What you will do. Among the lines below, take the one holding "export SYNTH_ARGS = -nofsm -noshare", the one holding "set_load 0.03 [all_outputs]", and all lines between them. Set them down exactly.
........
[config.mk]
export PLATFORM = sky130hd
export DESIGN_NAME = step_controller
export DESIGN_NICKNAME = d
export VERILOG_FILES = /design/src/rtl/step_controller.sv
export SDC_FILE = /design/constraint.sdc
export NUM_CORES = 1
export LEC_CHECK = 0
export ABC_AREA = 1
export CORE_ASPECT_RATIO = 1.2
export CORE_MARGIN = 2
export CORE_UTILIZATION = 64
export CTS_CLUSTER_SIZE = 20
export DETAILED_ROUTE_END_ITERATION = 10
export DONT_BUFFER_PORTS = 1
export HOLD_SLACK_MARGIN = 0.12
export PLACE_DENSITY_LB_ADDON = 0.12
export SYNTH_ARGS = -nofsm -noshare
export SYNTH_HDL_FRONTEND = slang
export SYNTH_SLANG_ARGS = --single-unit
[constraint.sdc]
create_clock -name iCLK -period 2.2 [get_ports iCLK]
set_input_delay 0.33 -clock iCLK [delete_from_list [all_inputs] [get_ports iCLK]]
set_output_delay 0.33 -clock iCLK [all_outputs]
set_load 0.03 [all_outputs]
........
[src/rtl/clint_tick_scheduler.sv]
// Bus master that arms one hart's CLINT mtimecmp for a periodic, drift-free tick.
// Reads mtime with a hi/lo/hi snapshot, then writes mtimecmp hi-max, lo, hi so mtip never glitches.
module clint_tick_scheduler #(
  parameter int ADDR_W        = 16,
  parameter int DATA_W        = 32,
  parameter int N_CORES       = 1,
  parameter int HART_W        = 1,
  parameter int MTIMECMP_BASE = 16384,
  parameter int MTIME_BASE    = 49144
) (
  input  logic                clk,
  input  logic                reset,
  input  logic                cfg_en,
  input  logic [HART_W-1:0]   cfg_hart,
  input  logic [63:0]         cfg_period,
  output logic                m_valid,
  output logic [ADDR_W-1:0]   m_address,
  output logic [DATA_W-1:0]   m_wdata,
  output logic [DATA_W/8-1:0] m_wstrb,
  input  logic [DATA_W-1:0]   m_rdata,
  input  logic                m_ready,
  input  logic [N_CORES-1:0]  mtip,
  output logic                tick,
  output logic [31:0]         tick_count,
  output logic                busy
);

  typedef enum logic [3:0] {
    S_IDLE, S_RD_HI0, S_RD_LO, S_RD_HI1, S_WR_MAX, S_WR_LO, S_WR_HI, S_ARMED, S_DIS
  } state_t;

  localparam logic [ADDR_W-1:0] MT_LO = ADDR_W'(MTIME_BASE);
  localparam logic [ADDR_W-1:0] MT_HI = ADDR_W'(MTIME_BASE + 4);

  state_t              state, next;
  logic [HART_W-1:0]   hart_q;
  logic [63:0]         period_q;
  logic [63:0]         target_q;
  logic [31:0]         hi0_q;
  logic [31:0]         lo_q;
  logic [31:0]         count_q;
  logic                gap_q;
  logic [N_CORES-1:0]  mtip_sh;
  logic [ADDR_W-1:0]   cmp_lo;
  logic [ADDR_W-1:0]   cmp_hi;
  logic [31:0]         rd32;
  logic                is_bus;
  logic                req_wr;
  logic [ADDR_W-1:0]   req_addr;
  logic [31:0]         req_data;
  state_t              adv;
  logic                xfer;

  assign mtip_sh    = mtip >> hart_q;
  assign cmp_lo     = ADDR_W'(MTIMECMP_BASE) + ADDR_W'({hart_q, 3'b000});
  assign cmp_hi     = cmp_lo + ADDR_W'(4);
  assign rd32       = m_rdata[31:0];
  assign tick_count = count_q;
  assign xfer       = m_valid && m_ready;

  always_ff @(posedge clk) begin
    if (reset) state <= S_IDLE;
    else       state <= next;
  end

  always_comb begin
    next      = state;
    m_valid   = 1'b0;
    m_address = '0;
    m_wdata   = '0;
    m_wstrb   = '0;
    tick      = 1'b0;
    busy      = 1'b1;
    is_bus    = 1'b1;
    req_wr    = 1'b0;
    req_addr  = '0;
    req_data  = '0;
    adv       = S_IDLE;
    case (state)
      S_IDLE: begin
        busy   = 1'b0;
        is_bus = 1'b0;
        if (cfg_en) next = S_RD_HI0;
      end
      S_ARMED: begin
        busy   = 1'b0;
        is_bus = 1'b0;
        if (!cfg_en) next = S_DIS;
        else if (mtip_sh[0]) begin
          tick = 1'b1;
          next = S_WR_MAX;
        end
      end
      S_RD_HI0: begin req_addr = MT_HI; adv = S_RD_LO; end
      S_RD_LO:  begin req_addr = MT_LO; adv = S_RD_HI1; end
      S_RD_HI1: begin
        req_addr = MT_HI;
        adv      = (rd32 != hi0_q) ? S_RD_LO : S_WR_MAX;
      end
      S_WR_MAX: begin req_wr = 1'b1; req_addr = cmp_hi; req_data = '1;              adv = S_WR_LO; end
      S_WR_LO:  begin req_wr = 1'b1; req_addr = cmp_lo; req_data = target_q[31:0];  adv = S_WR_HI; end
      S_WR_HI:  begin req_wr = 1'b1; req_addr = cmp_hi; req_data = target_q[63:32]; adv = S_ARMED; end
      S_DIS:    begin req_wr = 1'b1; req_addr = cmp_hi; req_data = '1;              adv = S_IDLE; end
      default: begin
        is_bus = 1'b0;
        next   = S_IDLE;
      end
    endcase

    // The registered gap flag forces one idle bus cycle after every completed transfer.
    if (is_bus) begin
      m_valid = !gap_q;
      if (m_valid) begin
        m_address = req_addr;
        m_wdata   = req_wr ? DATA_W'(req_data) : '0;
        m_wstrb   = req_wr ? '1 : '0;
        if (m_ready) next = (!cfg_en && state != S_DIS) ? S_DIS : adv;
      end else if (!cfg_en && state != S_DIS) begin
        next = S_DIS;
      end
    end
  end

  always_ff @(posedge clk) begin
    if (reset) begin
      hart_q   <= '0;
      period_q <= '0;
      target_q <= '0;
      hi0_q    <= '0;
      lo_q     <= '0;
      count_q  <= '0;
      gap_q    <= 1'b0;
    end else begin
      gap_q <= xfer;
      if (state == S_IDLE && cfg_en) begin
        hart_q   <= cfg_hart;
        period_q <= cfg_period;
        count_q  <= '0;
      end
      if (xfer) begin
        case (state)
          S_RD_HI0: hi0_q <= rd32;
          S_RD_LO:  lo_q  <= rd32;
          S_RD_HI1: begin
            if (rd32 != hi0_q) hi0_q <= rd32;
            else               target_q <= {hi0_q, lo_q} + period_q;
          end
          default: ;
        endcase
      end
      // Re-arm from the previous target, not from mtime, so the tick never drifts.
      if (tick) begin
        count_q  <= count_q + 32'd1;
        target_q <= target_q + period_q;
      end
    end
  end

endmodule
........
Result.
export SYNTH_ARGS = -nofsm -noshare
export SYNTH_HDL_FRONTEND = slang
export SYNTH_SLANG_ARGS = --single-unit
[constraint.sdc]
create_clock -name iCLK -period 2.2 [get_ports iCLK]
set_input_delay 0.33 -clock iCLK [delete_from_list [all_inputs] [get_ports iCLK]]
set_output_delay 0.33 -clock iCLK [all_outputs]
set_load 0.03 [all_outputs]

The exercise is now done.